Township in Pennsylvania, US

Gulich Township is a township in Clearfield County, Pennsylvania, United States. The population was 1,204 at the 2020 census.

==Geography==
According to the United States Census Bureau, the township has a total area of 20.1 sqmi, of which 20.1 sqmi is land and 0.05% is water.

==Communities==
- Allemans
- Almaden
- Fernwood
- Ginter
- Janesville (also known as Smithmill)
- Morann
- Waltzvale
- Viola

==Demographics==

As of the census of 2000, there were 1,275 people, 529 households, and 365 families residing in the township. The population density was 63.6 PD/sqmi. There were 616 housing units at an average density of 30.7 /sqmi. The racial makeup of the township was 99.37% White, 0.08% Native American, 0.08% Pacific Islander and 0.47% from two or more races.

There were 529 households, out of which 27.0% had children under the age of 18 living with them, 56.7% were married couples living together, 7.4% had a female householder with no husband present and 31.0% were non-families. 28.2% of all households were made up of individuals and 19.1% had someone living alone who was 65 years of age or older. The average household size was 2.41 and the average family size was 2.92.

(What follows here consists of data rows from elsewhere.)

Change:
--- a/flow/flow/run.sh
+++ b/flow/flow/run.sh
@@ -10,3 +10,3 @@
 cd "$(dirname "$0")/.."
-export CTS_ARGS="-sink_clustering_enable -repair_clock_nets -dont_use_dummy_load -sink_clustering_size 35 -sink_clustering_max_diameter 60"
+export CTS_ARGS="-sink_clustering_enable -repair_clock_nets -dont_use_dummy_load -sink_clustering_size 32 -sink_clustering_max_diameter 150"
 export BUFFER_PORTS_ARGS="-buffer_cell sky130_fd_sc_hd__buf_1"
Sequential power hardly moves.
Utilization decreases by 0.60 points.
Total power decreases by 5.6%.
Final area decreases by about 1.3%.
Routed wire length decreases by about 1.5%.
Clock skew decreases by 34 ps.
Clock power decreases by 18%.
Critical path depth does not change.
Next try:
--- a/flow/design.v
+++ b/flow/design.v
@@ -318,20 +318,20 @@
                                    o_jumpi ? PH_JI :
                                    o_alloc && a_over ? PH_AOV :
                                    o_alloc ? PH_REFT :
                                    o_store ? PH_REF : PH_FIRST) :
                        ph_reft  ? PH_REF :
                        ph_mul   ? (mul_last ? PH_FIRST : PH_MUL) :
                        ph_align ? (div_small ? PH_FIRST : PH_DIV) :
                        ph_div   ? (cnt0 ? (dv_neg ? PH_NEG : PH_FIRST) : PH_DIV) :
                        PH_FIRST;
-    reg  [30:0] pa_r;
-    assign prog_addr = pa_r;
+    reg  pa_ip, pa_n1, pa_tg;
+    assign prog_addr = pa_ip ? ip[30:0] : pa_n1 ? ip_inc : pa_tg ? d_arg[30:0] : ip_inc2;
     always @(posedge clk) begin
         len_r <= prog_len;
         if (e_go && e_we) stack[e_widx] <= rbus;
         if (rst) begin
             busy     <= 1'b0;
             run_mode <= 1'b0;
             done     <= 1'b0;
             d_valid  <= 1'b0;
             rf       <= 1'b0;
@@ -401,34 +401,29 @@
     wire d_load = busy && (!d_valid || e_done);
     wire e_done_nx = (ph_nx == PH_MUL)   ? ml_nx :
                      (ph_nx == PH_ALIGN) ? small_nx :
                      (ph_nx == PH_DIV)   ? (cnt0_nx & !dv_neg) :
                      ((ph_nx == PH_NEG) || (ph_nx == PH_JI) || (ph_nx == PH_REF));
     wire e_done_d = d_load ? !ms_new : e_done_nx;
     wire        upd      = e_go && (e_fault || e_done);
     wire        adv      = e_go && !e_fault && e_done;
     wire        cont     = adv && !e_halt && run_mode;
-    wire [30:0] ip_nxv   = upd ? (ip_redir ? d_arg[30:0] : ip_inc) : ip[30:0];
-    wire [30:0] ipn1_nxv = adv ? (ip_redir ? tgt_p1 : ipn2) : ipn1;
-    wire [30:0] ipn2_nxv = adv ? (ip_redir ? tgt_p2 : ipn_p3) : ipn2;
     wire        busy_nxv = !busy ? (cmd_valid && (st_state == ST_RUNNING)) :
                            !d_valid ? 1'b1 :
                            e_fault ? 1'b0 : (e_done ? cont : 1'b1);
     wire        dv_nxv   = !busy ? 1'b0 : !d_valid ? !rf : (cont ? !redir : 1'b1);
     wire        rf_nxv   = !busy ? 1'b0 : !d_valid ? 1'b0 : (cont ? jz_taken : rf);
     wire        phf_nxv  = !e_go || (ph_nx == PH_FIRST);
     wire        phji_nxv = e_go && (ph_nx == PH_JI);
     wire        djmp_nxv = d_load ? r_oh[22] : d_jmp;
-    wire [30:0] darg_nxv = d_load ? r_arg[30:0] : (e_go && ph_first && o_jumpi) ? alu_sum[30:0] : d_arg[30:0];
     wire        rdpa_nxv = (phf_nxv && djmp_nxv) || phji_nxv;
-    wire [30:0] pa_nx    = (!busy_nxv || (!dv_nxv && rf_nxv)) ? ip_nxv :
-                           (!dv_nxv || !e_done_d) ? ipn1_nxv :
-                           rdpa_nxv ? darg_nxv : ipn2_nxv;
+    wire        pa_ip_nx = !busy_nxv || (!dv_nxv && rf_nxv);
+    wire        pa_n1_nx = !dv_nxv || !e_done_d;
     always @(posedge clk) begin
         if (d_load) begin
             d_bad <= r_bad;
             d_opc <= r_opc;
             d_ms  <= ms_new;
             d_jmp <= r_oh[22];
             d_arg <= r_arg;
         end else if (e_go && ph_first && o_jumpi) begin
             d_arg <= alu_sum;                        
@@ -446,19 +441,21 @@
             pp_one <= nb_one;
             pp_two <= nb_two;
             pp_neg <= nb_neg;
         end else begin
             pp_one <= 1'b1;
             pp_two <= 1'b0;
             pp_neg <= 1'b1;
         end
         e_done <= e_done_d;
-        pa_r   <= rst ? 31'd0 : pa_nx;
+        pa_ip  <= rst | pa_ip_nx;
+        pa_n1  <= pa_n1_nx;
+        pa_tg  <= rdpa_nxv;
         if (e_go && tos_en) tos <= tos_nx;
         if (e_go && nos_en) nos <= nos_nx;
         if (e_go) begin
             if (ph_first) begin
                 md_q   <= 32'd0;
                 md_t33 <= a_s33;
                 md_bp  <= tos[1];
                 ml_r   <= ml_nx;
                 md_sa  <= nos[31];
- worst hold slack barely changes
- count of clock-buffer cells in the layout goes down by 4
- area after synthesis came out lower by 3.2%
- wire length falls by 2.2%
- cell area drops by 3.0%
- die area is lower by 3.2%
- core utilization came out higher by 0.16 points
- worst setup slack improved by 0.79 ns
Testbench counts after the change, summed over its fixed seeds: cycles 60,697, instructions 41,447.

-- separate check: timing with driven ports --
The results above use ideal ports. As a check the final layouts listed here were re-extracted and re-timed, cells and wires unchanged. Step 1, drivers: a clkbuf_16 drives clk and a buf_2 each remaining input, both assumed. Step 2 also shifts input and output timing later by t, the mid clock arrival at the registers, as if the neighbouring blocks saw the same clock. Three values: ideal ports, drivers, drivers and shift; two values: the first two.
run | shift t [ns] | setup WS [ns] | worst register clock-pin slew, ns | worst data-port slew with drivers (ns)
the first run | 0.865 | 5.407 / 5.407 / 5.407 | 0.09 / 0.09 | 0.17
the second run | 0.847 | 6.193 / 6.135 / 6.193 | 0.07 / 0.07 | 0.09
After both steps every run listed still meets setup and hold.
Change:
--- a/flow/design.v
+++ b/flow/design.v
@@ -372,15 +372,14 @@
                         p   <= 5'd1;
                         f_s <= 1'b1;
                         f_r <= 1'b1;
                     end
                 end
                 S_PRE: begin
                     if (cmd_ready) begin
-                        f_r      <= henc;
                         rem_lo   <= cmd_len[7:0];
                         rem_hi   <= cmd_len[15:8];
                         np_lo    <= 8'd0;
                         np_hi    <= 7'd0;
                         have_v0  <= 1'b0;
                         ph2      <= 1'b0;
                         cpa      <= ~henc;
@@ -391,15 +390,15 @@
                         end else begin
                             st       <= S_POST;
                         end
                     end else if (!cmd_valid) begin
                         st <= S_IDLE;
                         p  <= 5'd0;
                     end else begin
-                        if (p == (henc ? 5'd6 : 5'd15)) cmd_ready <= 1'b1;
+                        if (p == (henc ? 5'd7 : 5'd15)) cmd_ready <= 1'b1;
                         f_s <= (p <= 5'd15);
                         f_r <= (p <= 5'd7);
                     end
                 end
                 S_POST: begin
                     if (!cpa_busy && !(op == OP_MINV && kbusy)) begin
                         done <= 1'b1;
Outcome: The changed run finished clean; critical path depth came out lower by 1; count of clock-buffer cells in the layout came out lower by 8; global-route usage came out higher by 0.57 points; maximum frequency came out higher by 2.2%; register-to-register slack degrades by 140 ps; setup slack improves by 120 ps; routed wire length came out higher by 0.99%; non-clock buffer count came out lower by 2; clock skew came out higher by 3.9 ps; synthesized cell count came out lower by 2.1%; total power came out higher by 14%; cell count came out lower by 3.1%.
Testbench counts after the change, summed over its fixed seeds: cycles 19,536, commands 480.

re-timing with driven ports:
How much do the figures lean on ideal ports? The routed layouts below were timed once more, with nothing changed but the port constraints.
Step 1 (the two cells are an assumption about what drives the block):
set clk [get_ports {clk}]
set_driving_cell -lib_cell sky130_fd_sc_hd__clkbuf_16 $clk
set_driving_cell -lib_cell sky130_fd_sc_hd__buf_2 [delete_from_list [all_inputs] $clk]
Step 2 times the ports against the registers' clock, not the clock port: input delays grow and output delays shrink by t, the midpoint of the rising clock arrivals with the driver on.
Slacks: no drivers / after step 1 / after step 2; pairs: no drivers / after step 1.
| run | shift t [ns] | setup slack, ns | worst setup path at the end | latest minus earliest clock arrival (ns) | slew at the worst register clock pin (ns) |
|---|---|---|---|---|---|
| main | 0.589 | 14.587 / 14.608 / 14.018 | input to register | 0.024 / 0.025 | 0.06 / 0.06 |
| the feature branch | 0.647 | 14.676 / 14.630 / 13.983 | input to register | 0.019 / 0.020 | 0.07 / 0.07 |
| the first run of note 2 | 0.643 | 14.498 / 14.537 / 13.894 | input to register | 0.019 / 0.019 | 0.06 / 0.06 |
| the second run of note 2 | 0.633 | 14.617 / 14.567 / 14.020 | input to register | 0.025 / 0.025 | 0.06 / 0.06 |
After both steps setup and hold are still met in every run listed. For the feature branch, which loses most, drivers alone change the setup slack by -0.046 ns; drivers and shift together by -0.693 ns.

In the township the population was spread out, with 22.0% under the age of 18, 6.0% from 18 to 24, 26.0% from 25 to 44, 24.4% from 45 to 64, and 21.6% who were 65 years of age or older. The median age was 43 years. For every 100 females, there were 98.9 males. For every 100 females age 18 and over, there were 96.8 males.

The median income for a household in the township was $29,150, and the median income for a family was $36,652. Males had a median income of $28,333 versus $18,125 for females. The per capita income for the township was $14,405. About 8.4% of families and 10.6% of the population were below the poverty line, including 10.9% of those under age 18 and 7.3% of those age 65 or over.

Gulich Township has a high percentages of people of Ukrainian ancestry - 12.7%.

Historical population
| Census | Pop. | Note | %± |
| 2000 | 1,275 |  | — |
| 2010 | 1,235 |  | −3.1% |
| 2020 | 1,204 |  | −2.5% |
| 2022 (est.) | 1,199 |  | −0.4% |
U.S. Decennial Census

==Education==
Students in Gulich Township are served by the Moshannon Valley School District.

==Recreation==
Mountz Memorial Park is located adjacent to Smithmill, and a portion of the Pennsylvania State Game Lands Number 60 occupies a large area of the northern part of the township.